What this task involves> Word for word, the records below are to be set down again.

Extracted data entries
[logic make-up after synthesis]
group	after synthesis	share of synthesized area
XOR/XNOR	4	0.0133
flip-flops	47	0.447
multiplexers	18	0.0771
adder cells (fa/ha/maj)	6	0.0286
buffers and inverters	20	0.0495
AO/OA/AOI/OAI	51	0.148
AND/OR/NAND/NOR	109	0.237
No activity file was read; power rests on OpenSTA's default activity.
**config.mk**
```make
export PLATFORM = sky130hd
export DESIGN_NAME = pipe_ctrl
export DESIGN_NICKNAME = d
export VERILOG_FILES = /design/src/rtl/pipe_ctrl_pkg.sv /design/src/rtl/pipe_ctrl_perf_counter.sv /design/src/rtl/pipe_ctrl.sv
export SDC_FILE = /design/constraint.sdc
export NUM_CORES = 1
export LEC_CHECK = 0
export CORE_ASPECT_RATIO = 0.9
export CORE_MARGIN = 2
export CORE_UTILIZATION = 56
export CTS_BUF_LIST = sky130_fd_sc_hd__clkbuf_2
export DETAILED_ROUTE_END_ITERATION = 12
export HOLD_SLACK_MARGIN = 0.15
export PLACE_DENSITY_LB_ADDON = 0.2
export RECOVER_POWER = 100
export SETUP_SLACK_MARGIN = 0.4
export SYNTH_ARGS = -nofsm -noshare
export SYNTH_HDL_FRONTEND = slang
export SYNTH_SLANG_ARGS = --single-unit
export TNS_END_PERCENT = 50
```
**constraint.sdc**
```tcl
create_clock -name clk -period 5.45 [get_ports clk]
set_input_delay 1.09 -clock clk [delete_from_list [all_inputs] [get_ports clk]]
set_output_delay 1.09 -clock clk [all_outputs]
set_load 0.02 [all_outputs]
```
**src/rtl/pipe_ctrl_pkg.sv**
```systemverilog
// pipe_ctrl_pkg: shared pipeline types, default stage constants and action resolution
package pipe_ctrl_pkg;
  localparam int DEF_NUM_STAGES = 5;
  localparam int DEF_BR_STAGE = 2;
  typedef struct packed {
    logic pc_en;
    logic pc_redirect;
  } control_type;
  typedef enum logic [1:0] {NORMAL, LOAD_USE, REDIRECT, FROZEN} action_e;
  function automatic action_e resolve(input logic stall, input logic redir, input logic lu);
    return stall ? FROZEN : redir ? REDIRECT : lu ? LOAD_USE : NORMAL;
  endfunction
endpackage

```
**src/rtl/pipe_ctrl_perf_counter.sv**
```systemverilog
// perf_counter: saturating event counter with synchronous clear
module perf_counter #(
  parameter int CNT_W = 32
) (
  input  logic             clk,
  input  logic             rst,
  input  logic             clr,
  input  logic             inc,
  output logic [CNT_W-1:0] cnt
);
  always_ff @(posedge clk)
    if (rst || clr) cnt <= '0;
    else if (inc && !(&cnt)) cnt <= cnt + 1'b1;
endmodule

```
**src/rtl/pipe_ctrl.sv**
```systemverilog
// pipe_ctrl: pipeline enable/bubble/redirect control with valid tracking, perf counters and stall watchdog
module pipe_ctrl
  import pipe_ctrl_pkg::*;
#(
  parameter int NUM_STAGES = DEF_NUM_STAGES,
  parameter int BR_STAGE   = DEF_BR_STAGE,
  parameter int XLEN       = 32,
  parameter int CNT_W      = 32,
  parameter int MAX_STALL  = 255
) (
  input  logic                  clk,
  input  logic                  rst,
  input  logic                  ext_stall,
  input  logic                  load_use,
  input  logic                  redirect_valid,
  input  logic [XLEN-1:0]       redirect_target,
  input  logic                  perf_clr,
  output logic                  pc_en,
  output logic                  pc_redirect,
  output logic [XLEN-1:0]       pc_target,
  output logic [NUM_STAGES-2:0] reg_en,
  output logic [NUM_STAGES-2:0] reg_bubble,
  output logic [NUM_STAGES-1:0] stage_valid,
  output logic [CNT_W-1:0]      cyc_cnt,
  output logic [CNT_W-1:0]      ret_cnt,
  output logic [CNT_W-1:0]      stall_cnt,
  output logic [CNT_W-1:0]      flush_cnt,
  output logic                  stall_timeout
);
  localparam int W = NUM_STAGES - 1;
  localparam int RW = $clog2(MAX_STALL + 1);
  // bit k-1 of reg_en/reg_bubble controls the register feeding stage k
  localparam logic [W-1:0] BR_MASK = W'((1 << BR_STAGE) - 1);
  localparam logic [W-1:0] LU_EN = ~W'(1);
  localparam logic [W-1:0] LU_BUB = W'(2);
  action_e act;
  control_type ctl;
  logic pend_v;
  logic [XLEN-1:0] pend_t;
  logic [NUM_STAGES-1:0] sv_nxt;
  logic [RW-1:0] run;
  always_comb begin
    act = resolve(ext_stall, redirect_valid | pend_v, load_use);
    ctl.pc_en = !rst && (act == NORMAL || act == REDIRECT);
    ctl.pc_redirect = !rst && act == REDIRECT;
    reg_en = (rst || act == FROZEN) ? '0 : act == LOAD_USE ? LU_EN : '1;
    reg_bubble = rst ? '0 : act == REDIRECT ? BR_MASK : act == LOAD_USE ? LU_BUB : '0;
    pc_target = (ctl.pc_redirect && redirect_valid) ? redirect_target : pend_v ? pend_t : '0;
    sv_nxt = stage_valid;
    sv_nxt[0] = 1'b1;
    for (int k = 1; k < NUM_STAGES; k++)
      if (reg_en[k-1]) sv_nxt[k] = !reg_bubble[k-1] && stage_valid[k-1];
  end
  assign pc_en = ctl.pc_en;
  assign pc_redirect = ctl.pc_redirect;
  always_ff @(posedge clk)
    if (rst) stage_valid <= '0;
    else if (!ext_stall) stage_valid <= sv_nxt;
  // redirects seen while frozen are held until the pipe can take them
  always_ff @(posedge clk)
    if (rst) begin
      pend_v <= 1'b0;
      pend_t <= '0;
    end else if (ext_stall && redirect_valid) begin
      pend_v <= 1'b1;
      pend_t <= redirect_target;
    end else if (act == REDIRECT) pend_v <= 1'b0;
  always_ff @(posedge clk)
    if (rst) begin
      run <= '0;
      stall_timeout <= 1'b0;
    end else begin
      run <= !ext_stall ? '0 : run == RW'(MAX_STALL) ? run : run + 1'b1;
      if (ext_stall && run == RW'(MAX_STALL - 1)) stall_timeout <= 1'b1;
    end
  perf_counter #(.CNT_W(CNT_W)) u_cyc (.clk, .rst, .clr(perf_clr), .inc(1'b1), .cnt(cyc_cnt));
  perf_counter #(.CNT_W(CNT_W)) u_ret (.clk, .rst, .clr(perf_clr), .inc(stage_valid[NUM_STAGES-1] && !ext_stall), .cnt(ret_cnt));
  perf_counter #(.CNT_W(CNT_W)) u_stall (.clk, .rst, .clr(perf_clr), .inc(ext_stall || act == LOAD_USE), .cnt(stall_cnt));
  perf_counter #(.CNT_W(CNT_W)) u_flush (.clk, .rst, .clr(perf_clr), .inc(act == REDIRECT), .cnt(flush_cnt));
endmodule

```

Solution to this task>
[logic make-up after synthesis]
group	after synthesis	share of synthesized area
XOR/XNOR	4	0.0133
flip-flops	47	0.447
multiplexers	18	0.0771
adder cells (fa/ha/maj)	6	0.0286
buffers and inverters	20	0.0495
AO/OA/AOI/OAI	51	0.148
AND/OR/NAND/NOR	109	0.237
No activity file was read; power rests on OpenSTA's default activity.
**config.mk**
```make
export PLATFORM = sky130hd
export DESIGN_NAME = pipe_ctrl
export DESIGN_NICKNAME = d
export VERILOG_FILES = /design/src/rtl/pipe_ctrl_pkg.sv /design/src/rtl/pipe_ctrl_perf_counter.sv /design/src/rtl/pipe_ctrl.sv
export SDC_FILE = /design/constraint.sdc
export NUM_CORES = 1
export LEC_CHECK = 0
export CORE_ASPECT_RATIO = 0.9
export CORE_MARGIN = 2
export CORE_UTILIZATION = 56
export CTS_BUF_LIST = sky130_fd_sc_hd__clkbuf_2
export DETAILED_ROUTE_END_ITERATION = 12
export HOLD_SLACK_MARGIN = 0.15
export PLACE_DENSITY_LB_ADDON = 0.2
export RECOVER_POWER = 100
export SETUP_SLACK_MARGIN = 0.4
export SYNTH_ARGS = -nofsm -noshare
export SYNTH_HDL_FRONTEND = slang
export SYNTH_SLANG_ARGS = --single-unit
export TNS_END_PERCENT = 50
```
**constraint.sdc**
```tcl
create_clock -name clk -period 5.45 [get_ports clk]
set_input_delay 1.09 -clock clk [delete_from_list [all_inputs] [get_ports clk]]
set_output_delay 1.09 -clock clk [all_outputs]
set_load 0.02 [all_outputs]
```
**src/rtl/pipe_ctrl_pkg.sv**
```systemverilog
// pipe_ctrl_pkg: shared pipeline types, default stage constants and action resolution
package pipe_ctrl_pkg;
  localparam int DEF_NUM_STAGES = 5;
  localparam int DEF_BR_STAGE = 2;
  typedef struct packed {
    logic pc_en;
    logic pc_redirect;
  } control_type;
  typedef enum logic [1:0] {NORMAL, LOAD_USE, REDIRECT, FROZEN} action_e;
  function automatic action_e resolve(input logic stall, input logic redir, input logic lu);
    return stall ? FROZEN : redir ? REDIRECT : lu ? LOAD_USE : NORMAL;
  endfunction
endpackage

```
**src/rtl/pipe_ctrl_perf_counter.sv**
```systemverilog
// perf_counter: saturating event counter with synchronous clear
module perf_counter #(
  parameter int CNT_W = 32
) (
  input  logic             clk,
  input  logic             rst,
  input  logic             clr,
  input  logic             inc,
  output logic [CNT_W-1:0] cnt
);
  always_ff @(posedge clk)
    if (rst || clr) cnt <= '0;
    else if (inc && !(&cnt)) cnt <= cnt + 1'b1;
endmodule

```
**src/rtl/pipe_ctrl.sv**
```systemverilog
// pipe_ctrl: pipeline enable/bubble/redirect control with valid tracking, perf counters and stall watchdog
module pipe_ctrl
  import pipe_ctrl_pkg::*;
#(
  parameter int NUM_STAGES = DEF_NUM_STAGES,
  parameter int BR_STAGE   = DEF_BR_STAGE,
  parameter int XLEN       = 32,
  parameter int CNT_W      = 32,
  parameter int MAX_STALL  = 255
) (
  input  logic                  clk,
  input  logic                  rst,
  input  logic                  ext_stall,
  input  logic                  load_use,
  input  logic                  redirect_valid,
  input  logic [XLEN-1:0]       redirect_target,
  input  logic                  perf_clr,
  output logic                  pc_en,
  output logic                  pc_redirect,
  output logic [XLEN-1:0]       pc_target,
  output logic [NUM_STAGES-2:0] reg_en,
  output logic [NUM_STAGES-2:0] reg_bubble,
  output logic [NUM_STAGES-1:0] stage_valid,
  output logic [CNT_W-1:0]      cyc_cnt,
  output logic [CNT_W-1:0]      ret_cnt,
  output logic [CNT_W-1:0]      stall_cnt,
  output logic [CNT_W-1:0]      flush_cnt,
  output logic                  stall_timeout
);
  localparam int W = NUM_STAGES - 1;
  localparam int RW = $clog2(MAX_STALL + 1);
  // bit k-1 of reg_en/reg_bubble controls the register feeding stage k
  localparam logic [W-1:0] BR_MASK = W'((1 << BR_STAGE) - 1);
  localparam logic [W-1:0] LU_EN = ~W'(1);
  localparam logic [W-1:0] LU_BUB = W'(2);
  action_e act;
  control_type ctl;
  logic pend_v;
  logic [XLEN-1:0] pend_t;
  logic [NUM_STAGES-1:0] sv_nxt;
  logic [RW-1:0] run;
  always_comb begin
    act = resolve(ext_stall, redirect_valid | pend_v, load_use);
    ctl.pc_en = !rst && (act == NORMAL || act == REDIRECT);
    ctl.pc_redirect = !rst && act == REDIRECT;
    reg_en = (rst || act == FROZEN) ? '0 : act == LOAD_USE ? LU_EN : '1;
    reg_bubble = rst ? '0 : act == REDIRECT ? BR_MASK : act == LOAD_USE ? LU_BUB : '0;
    pc_target = (ctl.pc_redirect && redirect_valid) ? redirect_target : pend_v ? pend_t : '0;
    sv_nxt = stage_valid;
    sv_nxt[0] = 1'b1;
    for (int k = 1; k < NUM_STAGES; k++)
      if (reg_en[k-1]) sv_nxt[k] = !reg_bubble[k-1] && stage_valid[k-1];
  end
  assign pc_en = ctl.pc_en;
  assign pc_redirect = ctl.pc_redirect;
  always_ff @(posedge clk)
    if (rst) stage_valid <= '0;
    else if (!ext_stall) stage_valid <= sv_nxt;
  // redirects seen while frozen are held until the pipe can take them
  always_ff @(posedge clk)
    if (rst) begin
      pend_v <= 1'b0;
      pend_t <= '0;
    end else if (ext_stall && redirect_valid) begin
      pend_v <= 1'b1;
      pend_t <= redirect_target;
    end else if (act == REDIRECT) pend_v <= 1'b0;
  always_ff @(posedge clk)
    if (rst) begin
      run <= '0;
      stall_timeout <= 1'b0;
    end else begin
      run <= !ext_stall ? '0 : run == RW'(MAX_STALL) ? run : run + 1'b1;
      if (ext_stall && run == RW'(MAX_STALL - 1)) stall_timeout <= 1'b1;
    end
  perf_counter #(.CNT_W(CNT_W)) u_cyc (.clk, .rst, .clr(perf_clr), .inc(1'b1), .cnt(cyc_cnt));
  perf_counter #(.CNT_W(CNT_W)) u_ret (.clk, .rst, .clr(perf_clr), .inc(stage_valid[NUM_STAGES-1] && !ext_stall), .cnt(ret_cnt));
  perf_counter #(.CNT_W(CNT_W)) u_stall (.clk, .rst, .clr(perf_clr), .inc(ext_stall || act == LOAD_USE), .cnt(stall_cnt));
  perf_counter #(.CNT_W(CNT_W)) u_flush (.clk, .rst, .clr(perf_clr), .inc(act == REDIRECT), .cnt(flush_cnt));
endmodule

```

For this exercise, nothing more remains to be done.